(Stored items)
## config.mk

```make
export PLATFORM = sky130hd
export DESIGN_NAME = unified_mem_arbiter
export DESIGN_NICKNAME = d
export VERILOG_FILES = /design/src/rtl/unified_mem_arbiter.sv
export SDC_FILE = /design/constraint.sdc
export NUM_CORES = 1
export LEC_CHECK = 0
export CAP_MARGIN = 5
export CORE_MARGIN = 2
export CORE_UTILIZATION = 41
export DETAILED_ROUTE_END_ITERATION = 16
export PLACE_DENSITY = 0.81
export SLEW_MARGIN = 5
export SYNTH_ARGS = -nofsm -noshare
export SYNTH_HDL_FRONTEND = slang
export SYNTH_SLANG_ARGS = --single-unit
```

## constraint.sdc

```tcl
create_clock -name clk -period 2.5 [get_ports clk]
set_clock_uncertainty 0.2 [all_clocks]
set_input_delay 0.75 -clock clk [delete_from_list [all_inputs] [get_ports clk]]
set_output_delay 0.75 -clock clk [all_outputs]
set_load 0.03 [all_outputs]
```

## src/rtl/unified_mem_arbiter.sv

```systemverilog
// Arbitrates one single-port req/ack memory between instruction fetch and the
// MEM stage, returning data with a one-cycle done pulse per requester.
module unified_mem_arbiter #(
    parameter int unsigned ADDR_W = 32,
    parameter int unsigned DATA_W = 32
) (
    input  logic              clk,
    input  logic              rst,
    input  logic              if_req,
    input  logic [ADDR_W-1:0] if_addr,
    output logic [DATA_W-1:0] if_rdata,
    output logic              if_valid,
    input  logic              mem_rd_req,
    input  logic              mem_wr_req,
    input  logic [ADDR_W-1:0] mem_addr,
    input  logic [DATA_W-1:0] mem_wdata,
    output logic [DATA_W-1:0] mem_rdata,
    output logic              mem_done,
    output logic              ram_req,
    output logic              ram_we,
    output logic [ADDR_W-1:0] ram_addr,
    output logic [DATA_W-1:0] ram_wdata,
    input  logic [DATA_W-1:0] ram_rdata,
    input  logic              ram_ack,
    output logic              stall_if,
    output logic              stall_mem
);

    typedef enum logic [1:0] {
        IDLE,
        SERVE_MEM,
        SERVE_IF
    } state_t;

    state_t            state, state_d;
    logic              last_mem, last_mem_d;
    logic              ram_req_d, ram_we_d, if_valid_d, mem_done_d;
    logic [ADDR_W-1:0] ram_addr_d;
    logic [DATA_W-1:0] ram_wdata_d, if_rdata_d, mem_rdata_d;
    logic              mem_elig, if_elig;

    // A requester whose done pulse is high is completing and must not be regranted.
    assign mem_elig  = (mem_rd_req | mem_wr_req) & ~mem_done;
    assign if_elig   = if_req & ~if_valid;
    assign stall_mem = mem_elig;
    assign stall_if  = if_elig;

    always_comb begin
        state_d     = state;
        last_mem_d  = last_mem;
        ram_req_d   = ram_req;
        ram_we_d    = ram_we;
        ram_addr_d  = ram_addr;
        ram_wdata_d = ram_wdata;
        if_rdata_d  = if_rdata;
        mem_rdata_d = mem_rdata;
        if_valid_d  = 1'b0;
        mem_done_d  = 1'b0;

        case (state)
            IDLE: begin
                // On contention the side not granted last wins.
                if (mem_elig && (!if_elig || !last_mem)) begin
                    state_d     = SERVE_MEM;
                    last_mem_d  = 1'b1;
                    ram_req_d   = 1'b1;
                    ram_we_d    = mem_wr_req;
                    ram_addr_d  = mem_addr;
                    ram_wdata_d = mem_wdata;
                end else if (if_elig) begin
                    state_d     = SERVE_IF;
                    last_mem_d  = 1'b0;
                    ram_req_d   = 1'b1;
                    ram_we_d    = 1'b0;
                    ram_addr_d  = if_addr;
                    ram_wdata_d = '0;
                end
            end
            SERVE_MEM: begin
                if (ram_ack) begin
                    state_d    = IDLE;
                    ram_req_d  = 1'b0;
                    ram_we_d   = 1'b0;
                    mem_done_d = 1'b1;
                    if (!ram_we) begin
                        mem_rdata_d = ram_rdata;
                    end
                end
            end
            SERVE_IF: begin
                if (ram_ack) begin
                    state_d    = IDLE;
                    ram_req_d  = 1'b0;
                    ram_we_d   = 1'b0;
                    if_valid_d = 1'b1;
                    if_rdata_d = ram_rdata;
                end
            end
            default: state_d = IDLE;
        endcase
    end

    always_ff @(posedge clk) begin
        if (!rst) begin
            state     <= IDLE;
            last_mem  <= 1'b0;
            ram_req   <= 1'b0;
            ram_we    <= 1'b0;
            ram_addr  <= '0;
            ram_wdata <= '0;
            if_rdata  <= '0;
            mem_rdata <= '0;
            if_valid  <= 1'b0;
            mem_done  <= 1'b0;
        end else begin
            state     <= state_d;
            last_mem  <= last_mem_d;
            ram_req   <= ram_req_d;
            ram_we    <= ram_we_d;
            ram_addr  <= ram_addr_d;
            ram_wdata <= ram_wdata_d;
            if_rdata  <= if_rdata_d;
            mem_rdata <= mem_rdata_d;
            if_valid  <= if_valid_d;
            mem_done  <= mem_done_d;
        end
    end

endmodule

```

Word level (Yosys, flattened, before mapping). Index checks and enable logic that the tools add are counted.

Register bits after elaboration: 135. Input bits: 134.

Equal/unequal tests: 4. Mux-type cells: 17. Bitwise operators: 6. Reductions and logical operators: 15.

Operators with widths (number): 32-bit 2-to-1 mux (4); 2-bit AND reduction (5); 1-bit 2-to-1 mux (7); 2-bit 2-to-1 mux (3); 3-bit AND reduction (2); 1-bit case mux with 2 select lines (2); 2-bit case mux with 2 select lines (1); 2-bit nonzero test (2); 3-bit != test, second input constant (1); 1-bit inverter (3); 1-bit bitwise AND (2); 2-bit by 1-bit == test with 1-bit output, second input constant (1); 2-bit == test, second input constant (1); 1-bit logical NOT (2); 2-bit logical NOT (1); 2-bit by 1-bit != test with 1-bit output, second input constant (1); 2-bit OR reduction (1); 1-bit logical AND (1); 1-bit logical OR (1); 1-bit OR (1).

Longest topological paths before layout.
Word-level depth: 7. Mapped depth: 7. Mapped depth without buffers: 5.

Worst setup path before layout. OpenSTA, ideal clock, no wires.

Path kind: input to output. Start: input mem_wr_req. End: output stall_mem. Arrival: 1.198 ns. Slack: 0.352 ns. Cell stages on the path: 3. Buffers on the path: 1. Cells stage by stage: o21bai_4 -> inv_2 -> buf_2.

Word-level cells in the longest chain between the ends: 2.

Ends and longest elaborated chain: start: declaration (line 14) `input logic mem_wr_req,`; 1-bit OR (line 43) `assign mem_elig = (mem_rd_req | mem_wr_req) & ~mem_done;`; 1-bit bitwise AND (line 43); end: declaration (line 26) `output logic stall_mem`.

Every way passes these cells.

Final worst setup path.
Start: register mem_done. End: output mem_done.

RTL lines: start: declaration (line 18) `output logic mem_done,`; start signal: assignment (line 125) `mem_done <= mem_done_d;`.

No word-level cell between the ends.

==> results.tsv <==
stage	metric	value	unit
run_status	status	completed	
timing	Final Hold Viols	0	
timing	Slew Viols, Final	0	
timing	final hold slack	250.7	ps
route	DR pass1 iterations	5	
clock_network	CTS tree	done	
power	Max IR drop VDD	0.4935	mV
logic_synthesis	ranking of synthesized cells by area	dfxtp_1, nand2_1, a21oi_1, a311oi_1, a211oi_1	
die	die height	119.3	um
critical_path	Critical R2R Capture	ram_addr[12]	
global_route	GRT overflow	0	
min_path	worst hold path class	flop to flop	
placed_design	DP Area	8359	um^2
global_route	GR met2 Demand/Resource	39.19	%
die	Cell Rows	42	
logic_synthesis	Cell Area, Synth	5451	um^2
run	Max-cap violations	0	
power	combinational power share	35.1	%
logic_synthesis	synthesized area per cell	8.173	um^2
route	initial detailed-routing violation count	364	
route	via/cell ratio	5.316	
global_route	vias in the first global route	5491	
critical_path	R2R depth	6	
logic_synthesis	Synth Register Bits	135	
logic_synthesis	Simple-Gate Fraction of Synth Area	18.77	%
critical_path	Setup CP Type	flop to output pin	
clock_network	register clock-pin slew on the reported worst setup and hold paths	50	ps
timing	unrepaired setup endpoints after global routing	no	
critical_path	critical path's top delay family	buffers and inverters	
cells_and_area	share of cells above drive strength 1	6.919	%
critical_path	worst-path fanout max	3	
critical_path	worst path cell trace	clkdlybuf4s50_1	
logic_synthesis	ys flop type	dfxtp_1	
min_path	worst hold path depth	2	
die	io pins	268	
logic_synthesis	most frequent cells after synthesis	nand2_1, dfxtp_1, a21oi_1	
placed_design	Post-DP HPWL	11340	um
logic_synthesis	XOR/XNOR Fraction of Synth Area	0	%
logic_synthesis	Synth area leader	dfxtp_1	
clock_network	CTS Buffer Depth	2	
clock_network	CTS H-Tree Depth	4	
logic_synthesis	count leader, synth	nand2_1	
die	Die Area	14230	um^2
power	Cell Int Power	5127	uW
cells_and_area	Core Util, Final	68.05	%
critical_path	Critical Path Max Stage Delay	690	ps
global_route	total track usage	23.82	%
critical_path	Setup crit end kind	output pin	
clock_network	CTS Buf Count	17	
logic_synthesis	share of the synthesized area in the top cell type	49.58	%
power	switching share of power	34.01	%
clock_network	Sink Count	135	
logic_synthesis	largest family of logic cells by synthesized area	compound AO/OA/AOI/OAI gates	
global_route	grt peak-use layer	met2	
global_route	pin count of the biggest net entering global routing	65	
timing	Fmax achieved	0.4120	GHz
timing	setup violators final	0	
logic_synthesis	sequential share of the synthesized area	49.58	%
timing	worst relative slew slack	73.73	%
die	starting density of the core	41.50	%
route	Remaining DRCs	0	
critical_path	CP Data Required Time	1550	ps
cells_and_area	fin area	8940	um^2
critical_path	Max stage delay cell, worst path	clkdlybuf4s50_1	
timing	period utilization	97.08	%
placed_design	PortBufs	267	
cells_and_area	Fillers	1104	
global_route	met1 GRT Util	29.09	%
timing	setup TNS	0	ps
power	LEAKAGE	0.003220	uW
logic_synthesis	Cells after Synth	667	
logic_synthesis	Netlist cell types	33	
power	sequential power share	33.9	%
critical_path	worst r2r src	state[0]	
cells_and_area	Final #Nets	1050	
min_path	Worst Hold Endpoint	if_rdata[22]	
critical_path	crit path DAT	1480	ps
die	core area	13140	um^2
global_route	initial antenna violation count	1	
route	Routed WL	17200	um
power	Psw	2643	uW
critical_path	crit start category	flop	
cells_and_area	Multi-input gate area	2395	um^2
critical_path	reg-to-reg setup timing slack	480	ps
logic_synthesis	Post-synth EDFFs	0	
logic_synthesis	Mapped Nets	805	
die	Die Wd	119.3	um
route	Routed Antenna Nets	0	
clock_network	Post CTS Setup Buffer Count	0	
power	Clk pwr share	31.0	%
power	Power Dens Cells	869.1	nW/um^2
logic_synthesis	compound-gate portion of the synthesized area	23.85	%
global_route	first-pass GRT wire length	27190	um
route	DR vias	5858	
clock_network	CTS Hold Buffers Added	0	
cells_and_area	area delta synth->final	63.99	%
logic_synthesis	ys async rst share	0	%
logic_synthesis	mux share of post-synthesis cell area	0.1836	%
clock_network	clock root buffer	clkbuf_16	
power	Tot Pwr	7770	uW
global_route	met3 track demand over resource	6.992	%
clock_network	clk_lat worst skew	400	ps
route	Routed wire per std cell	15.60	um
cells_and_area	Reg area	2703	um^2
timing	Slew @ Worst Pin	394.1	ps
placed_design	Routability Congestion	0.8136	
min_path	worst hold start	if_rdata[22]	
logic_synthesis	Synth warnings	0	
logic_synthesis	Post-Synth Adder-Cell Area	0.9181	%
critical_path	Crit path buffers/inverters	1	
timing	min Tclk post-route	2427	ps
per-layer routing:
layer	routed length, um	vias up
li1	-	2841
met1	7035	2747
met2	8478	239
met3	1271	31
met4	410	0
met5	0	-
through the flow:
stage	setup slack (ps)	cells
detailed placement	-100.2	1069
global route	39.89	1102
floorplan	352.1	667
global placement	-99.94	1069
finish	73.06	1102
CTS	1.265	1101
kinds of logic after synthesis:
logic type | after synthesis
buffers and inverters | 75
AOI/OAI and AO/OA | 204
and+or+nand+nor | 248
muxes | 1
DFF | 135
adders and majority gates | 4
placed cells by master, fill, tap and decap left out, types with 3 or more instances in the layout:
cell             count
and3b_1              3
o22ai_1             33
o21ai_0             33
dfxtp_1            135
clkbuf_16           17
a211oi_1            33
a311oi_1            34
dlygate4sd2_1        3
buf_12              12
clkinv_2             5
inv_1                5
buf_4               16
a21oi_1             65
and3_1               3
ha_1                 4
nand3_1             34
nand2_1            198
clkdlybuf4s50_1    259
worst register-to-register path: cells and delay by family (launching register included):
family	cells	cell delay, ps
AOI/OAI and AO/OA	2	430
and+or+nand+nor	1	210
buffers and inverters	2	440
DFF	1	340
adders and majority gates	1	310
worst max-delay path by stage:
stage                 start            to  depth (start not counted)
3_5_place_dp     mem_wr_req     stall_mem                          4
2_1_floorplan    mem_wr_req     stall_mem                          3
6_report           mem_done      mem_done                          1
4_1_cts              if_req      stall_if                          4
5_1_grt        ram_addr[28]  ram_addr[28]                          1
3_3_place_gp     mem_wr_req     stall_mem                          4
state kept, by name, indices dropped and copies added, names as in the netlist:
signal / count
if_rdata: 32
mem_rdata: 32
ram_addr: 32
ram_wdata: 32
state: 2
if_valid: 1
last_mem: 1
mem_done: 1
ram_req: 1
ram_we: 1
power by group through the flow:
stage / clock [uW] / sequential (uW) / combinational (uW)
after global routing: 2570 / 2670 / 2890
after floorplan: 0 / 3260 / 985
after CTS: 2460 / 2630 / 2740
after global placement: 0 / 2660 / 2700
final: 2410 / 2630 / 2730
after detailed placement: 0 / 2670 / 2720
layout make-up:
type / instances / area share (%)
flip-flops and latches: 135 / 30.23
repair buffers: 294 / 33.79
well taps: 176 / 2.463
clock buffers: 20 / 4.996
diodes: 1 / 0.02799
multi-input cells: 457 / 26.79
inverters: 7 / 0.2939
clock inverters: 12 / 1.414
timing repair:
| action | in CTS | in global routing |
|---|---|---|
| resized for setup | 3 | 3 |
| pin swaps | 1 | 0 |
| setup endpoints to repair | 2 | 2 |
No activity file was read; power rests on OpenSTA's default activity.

**To do**: Count the lines of the data that hold the word "constraint". Report the count and nothing more.

**Exercise output**: 2